Safe Harbor Statement
Certain statements made in this press release, other than statements of historical fact, are, or may be deemed to be, forward-looking statements. The words “will,” “may,” “designed to,” “believe,” “should,” “anticipate,” “plan,” “expect,” “intend,” “estimate” and similar expressions identify forward-looking statements, which speak only as of the date of this press release. These statements include Flextronics’s plan to purchase up to 25% of the principal amount of each series of Notes in the Offer. These statements are not guarantees of future performance and are subject to risks and uncertainties that could cause actual results to differ materially from the expectations expressed in the forward-looking statements.
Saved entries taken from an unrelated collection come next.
==> src/verilog/rv_isa_pkg.sv <==
// rv_isa_pkg: RV32I subset opcodes, funct codes, ALU operation codes, instruction union
`default_nettype none

package rv_isa_pkg;

    // major opcodes
    localparam logic [6:0] opc_op     = 7'b0110011;
    localparam logic [6:0] opc_op_imm = 7'b0010011;
    localparam logic [6:0] opc_load   = 7'b0000011;
    localparam logic [6:0] opc_store  = 7'b0100011;

    // funct fields
    localparam logic [2:0] f3_add_sub = 3'b000;
    localparam logic [2:0] f3_slt     = 3'b010;
    localparam logic [2:0] f3_xor     = 3'b100;
    localparam logic [2:0] f3_or      = 3'b110;
    localparam logic [2:0] f3_and     = 3'b111;
    localparam logic [2:0] f3_word    = 3'b010;
    localparam logic [6:0] f7_sub     = 7'b0100000;

    // alu operations
    localparam int unsigned alu_w = 3;
    localparam logic [alu_w-1:0] alu_add = 3'd0;
    localparam logic [alu_w-1:0] alu_sub = 3'd1;
    localparam logic [alu_w-1:0] alu_and = 3'd2;
    localparam logic [alu_w-1:0] alu_or  = 3'd3;
    localparam logic [alu_w-1:0] alu_xor = 3'd4;
    localparam logic [alu_w-1:0] alu_slt = 3'd5;

    typedef struct packed {
        logic [6:0] funct7;
        logic [4:0] rs2;
        logic [4:0] rs1;
        logic [2:0] funct3;
        logic [4:0] rd;
        logic [6:0] opcode;
    } r_fmt_t;

    typedef struct packed {
        logic [11:0] imm;
        logic [4:0]  rs1;
        logic [2:0]  funct3;
        logic [4:0]  rd;
        logic [6:0]  opcode;
    } i_fmt_t;

    // store immediate is split around rs2/rs1
    typedef struct packed {
        logic [6:0] imm_hi;
        logic [4:0] rs2;
        logic [4:0] rs1;
        logic [2:0] funct3;
        logic [4:0] imm_lo;
        logic [6:0] opcode;
    } s_fmt_t;

    typedef union packed {
        r_fmt_t r_fmt;
        i_fmt_t i_fmt;
        s_fmt_t s_fmt;
    } instr_t;

endpackage

`default_nettype wire

==> src/verilog/decode_stage.sv <==
// decode_stage: field decode, control generation, load-use hazard detection
`default_nettype none

module decode_stage (
    input  rv_isa_pkg::instr_t             if_instr,
    input  logic                           if_valid,
    input  logic                           ex_memread,
    input  logic [4:0]                     ex_rd,
    input  logic [31:0]                    rs1_data,
    input  logic [31:0]                    rs2_data,
    output logic [4:0]                     rs1_addr,
    output logic [4:0]                     rs2_addr,
    output logic [4:0]                     rd,
    output logic [31:0]                    imm,
    output logic [rv_isa_pkg::alu_w-1:0]   alu_op,
    output logic                           has_imm,
    output logic                           regwrite,
    output logic                           memread,
    output logic                           memwrite,
    output logic                           stall,
    output logic [31:0]                    op_a,
    output logic [31:0]                    op_b_reg
);
    import rv_isa_pkg::*;

    logic        dec_wr;
    logic        use_rs1;
    logic        use_rs2;
    logic [31:0] i_imm;
    logic [31:0] s_imm;

    assign rs1_addr = if_instr.r_fmt.rs1;
    assign rs2_addr = if_instr.r_fmt.rs2;
    assign rd       = if_instr.r_fmt.rd;
    assign op_a     = rs1_data;
    assign op_b_reg = rs2_data;

    assign i_imm = {{20{if_instr.i_fmt.imm[11]}}, if_instr.i_fmt.imm};
    assign s_imm = {{20{if_instr.s_fmt.imm_hi[6]}}, if_instr.s_fmt.imm_hi,
                    if_instr.s_fmt.imm_lo};

    ////////////////////////////////////////////////////////////
    // control decode, anything unsupported is a no-op
    ////////////////////////////////////////////////////////////
    always_comb begin
        alu_op   = alu_add;
        has_imm  = 1'b0;
        dec_wr   = 1'b0;
        memread  = 1'b0;
        memwrite = 1'b0;
        use_rs1  = 1'b0;
        use_rs2  = 1'b0;
        imm      = i_imm;
        if (if_valid) begin
            case (if_instr.r_fmt.opcode)
                opc_op: begin
                    dec_wr  = 1'b1;
                    use_rs1 = 1'b1;
                    use_rs2 = 1'b1;
                    case (if_instr.r_fmt.funct3)
                        f3_add_sub: alu_op = (if_instr.r_fmt.funct7 == f7_sub) ? alu_sub
                                                                               : alu_add;
                        f3_slt:  alu_op = alu_slt;
                        f3_xor:  alu_op = alu_xor;
                        f3_or:   alu_op = alu_or;
                        f3_and:  alu_op = alu_and;
                        default: begin
                            dec_wr  = 1'b0;
                            use_rs1 = 1'b0;
                            use_rs2 = 1'b0;
                        end
                    endcase
                end
                opc_op_imm: if (if_instr.r_fmt.funct3 == f3_add_sub) begin
                    dec_wr  = 1'b1;
                    use_rs1 = 1'b1;
                    has_imm = 1'b1;
                end
                opc_load: if (if_instr.r_fmt.funct3 == f3_word) begin
                    dec_wr  = 1'b1;
                    memread = 1'b1;
                    use_rs1 = 1'b1;
                    has_imm = 1'b1;
                end
                opc_store: if (if_instr.r_fmt.funct3 == f3_word) begin
                    memwrite = 1'b1;
                    use_rs1  = 1'b1;
                    use_rs2  = 1'b1;
                    has_imm  = 1'b1;
                    imm      = s_imm;
                end
                default: ;
            endcase
        end
    end

    // x0 is never a real destination
    assign regwrite = dec_wr && (rd != 5'd0);

    // load in EX feeding the instruction in ID
    assign stall = ex_memread && (ex_rd != 5'd0) &&
                   ((use_rs1 && (rs1_addr == ex_rd)) || (use_rs2 && (rs2_addr == ex_rd)));

endmodule

`default_nettype wire

==> config.mk <==
export PLATFORM = sky130hd
export DESIGN_NAME = decode_stage
export DESIGN_NICKNAME = d
export VERILOG_FILES = /design/src/verilog/rv_isa_pkg.sv /design/src/verilog/decode_stage.sv
export SDC_FILE = /design/constraint.sdc
export NUM_CORES = 1
export LEC_CHECK = 0
export ABC_AREA = 1
export BUFFER_PORTS_ARGS = -buffer_cell sky130_fd_sc_hd__buf_2
export CAP_MARGIN = 10
export CORE_AREA = 2 2 85 87
export DETAILED_ROUTE_END_ITERATION = 7
export DIE_AREA = 0 0 87 89
export PLACE_DENSITY = 0.57
export SLEW_MARGIN = 30
export SYNTH_ARGS = -nofsm -noshare
export SYNTH_HDL_FRONTEND = slang
export SYNTH_SLANG_ARGS = --single-unit
==> constraint.sdc <==
create_clock -name vclk -period 2.05
set_input_delay 0.205 -clock vclk [all_inputs]
set_output_delay 0.205 -clock vclk [all_outputs]
set_load 0.02 [all_outputs]
Yosys cells after proc, flatten, opt, wreduce, memory -nomap -nowiden
Cells that the tools add are included.
{ "word_totals": {"regBits": 0, "inputBits": 103, "output_inout_bits": 119, "elab_cells": 44} }
{ "classes": {"n_eq_ne": 11, "muxes": 22, "n_reduce_logical": 11} }
{ "op_table": {"columns": ["cell", "count"], "rows": [
  ["7-bit by 6-bit == test with 1-bit output (second input constant)", 3],
  ["5-bit two-way mux", 3],
  ["3-bit one-hot mux with 5 select lines", 1],
  ["1-bit two-way mux", 12],
  ["5-bit == test", 2],
  ["5-bit nonzero test", 2],
  ["3-bit == test (second input constant)", 3],
  ["7-bit by 2-bit == test with 1-bit output (second input constant)", 1],
  ["7-bit by 5-bit == test with 1-bit output (second input constant)", 1],
  ["3-bit two-way mux", 2],
  ["1-bit one-hot mux with 3 select lines", 2],
  ["1-bit logical AND", 5],
  ["5-bit OR reduction", 1],
  ["1-bit one-hot mux with 2 select lines", 2],
  ["3-bit by 2-bit == test with 1-bit output (second input constant)", 1],
  ["3-bit zero test", 1],
  ["2-bit OR reduction", 1],
  ["1-bit logical OR", 1]
]} }

Logic depth before layout (Yosys ltp)
{ "depth": {"word_depth": 8, "mapped_depth": 8, "ltp_nobuf": 8} }

Least setup slack after synthesis
OpenSTA, ideal clock, no wires.
{ "synth_timing": {"kind": "in2out", "from": "input if_instr[12] (netlist name)", "to": "output imm[0]", "arrival_ps": 1053, "required_time_ps": 1845, "slack_ps": 792, "stages": 6, "path_buffers": 0, "cell_sequence": "inv_1 -> nand2_2 -> nor2_4 -> and2_4 -> nand3_4 -> o21ai_1"} }
{ "synth_between": {"elab_chain_len": 4} }
{ "synth_rtl": {"columns": ["element", "line", "source"], "rows": [
  ["from (decl)", "decode_stage.sv:5", "input rv_isa_pkg::instr_t if_instr,"],
  ["3-bit by 2-bit == test with 1-bit output", "decode_stage.sv:85", "opc_store: if (if_instr.r_fmt.funct3 == f3_word) begin"],
  ["5-bit two-way mux", "decode_stage.sv:85", null],
  ["5-bit two-way mux", "decode_stage.sv:55", "case (if_instr.r_fmt.opcode)"],
  ["5-bit two-way mux", "decode_stage.sv:54", "if (if_valid) begin"],
  ["to (decl)", "decode_stage.sv:14", "output logic [31:0] imm,"]
]} }
Every way passes these cells.

Final worst setup path
{ "layout_timing": {"from": "input if_instr[12] (netlist name)", "to": "output imm[1]"} }
Same word-level chain as after synthesis.

==> run metrics <==
Post-DP Area=1070 um2; post-synthesis sequential area ratio=0%; CP max stage delay=0.17 ns; Final nets=297; crit path DAT=1.23 ns; first-pass GRT wire length=3840 um; Tightest Hold Check Type=primary input to output pin; Core ar.=6720 um2; vias per cell=3.58; all-layer global routing usage=6.11%; Mapped Nets=307; Post-DP HPWL=2580 um; maximum VDD drop=0.0538 mV; Reg area=0 um2; clock buffers=0; row count=30; Max Slew Vio Count=0; initial antenna violation count=0; PD cells=209 nW/um2; DRT Pass-1 Iters=4; Die W=87 um; Pwr Total=0.224 mW; final setup vio count=0; wire per inst=10.6 um; layout cells sized above 1=54.7%; Critical Path Fanout Max=8; leakage power total=0.670 nW; critical path's slowest cell=and2_4; RSZ-0062 raised after global routing=no; status=complete, no violations; Initial DRC Count=33; Post-route DRC=0; largest net degree at the start of global routing=23; CP Launch Type=primary input; endpoint type of the worst setup path=output pin; Area Growth Syn to Fin=-17.3%; Post-DRT Antenna Nets=0; CP startpoint=if_instr[12]; worst path cell trace=buf_2 > inv_1 > nand2_2 > nor2_4 > and2_4 > nand3_4 > clkinv_4 > nand2_1 > o21ai_2 > buf_2; final instance area=1070 um2; Tcrit/Tclk final=70.1%; PnR worst setup slack=0.612 ns; final core utilization=16.0%; worst slack at placement=0.603 ns; synthesized area per cell=6.37 um2; Slew HR=76.1%; Post-CTS Setup Bufs=0; number of global-route vias before repair=793; Chip Height=89 um; Crit Path Category=primary input to output pin; global route overflow=0; synthesized instance count=204; routability congestion estimate=0.756; Hold Slack=0.410 ns; post-synth cell types=23; area of the multi-input gates=430 um2; Initial Utilization=19.3%; final worst path period need=1.44 ns; Via Count=975; Syn. warnings=0; Cell Area, Synth=1300 um2; I/O Buffers=94; placed cell count=272; Data required, critical path=1.85 ns; CTS Hold Bufs=0; ant diodes=0; I/O pin count=222; Post-CTS Resized=0; fmax=0.695 GHz; Final TNS setup=0 ns; Final Hold Fails=0; hold path start=rs1_data[14]; number of fill cells in the layout=786; actual slew at the worst max-slew pin=0.356 ns; count of flip-flops and latches=0; die footprint=7740 um2; total wire length=2880 um; Post-Layout Cell Count=272; Top cell by count, worst path=buf_2; number of max-cap violations=0
layout make-up:
class / count / share of cell area [%]
tap: 80 / 9.32
inverter: 18 / 6.76
multi-input combinational: 80 / 40.1
timing repair buffer: 94 / 43.8
power breakdown:
group,switching [mW],internal [mW]
clock,0,0
combinational,0.142,0.0826
sequential,0,0
worst paths after layout:
| check | slack, ns | end | cells after the start |
|---|---|---|---|
| worst max-delay path | 0.61 | imm[1] | 10 |
| worst min-delay path | 0.41 | op_a[14] | 0 |
routing by layer:
layer	part of all wire, %	track usage [%]	routed length (um)
met5	0	0	0
met4	5.5	4.12	159
met3	9.1	1.48	263
met2	47	9.58	1350
met1	38	7.39	1110
worst max-delay path, delay by kind of cell:
kind	cells	cell delay [ns]
AO/OA/AOI/OAI	1	0.05
buffers and inverters	4	0.43
AND/OR/NAND/NOR	5	0.55
Yosys cell counts (2+ instances only):
cell type	number	area share [%]
buf_4	106	61
nand2_1	28	8.1
inv_1	16	4.6
nor2_1	12	3.5
nand3_1	11	4.2
a21oi_1	5	1.9
xnor2_1	4	2.7
nand2_2	3	1.4
o21ai_1	3	1.2
nand4_1	2	0.96
xor2_1	2	1.3
cell families (layout without fill, tap and decap cells):
| family | after synthesis | count (layout) | synth area share, % |
|---|---|---|---|
| compound gates | 9 | 9 | 3.76 |
| buf+inv | 124 | 112 | 66.9 |
| simple gates | 65 | 65 | 25.3 |
| xor+xnor | 6 | 6 | 4.05 |
layout by cell type, fill, tap and decap left out, types with 2 or more instances in the layout:
cell and instances:
nor2_1 12, nand2_1 28, xor2_1 2, a21oi_1 5, nand3_1 11, nand4_1 2, buf_2 94, o21ai_1 3
xnor2_1 4, nand2_2 3, inv_1 16
Power figures use the tool's default switching activity.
Important factors that could cause actual results to differ materially from the expectations reflected in the forward-looking statements include those described in its Annual Report on Form 10-K for the fiscal year ended March 31, 2009, as well as in its Quarterly Reports on Form 10-Q and Current Reports on Form 8-K. Given these risks and uncertainties, the reader should not place undue reliance on these forward-looking statements.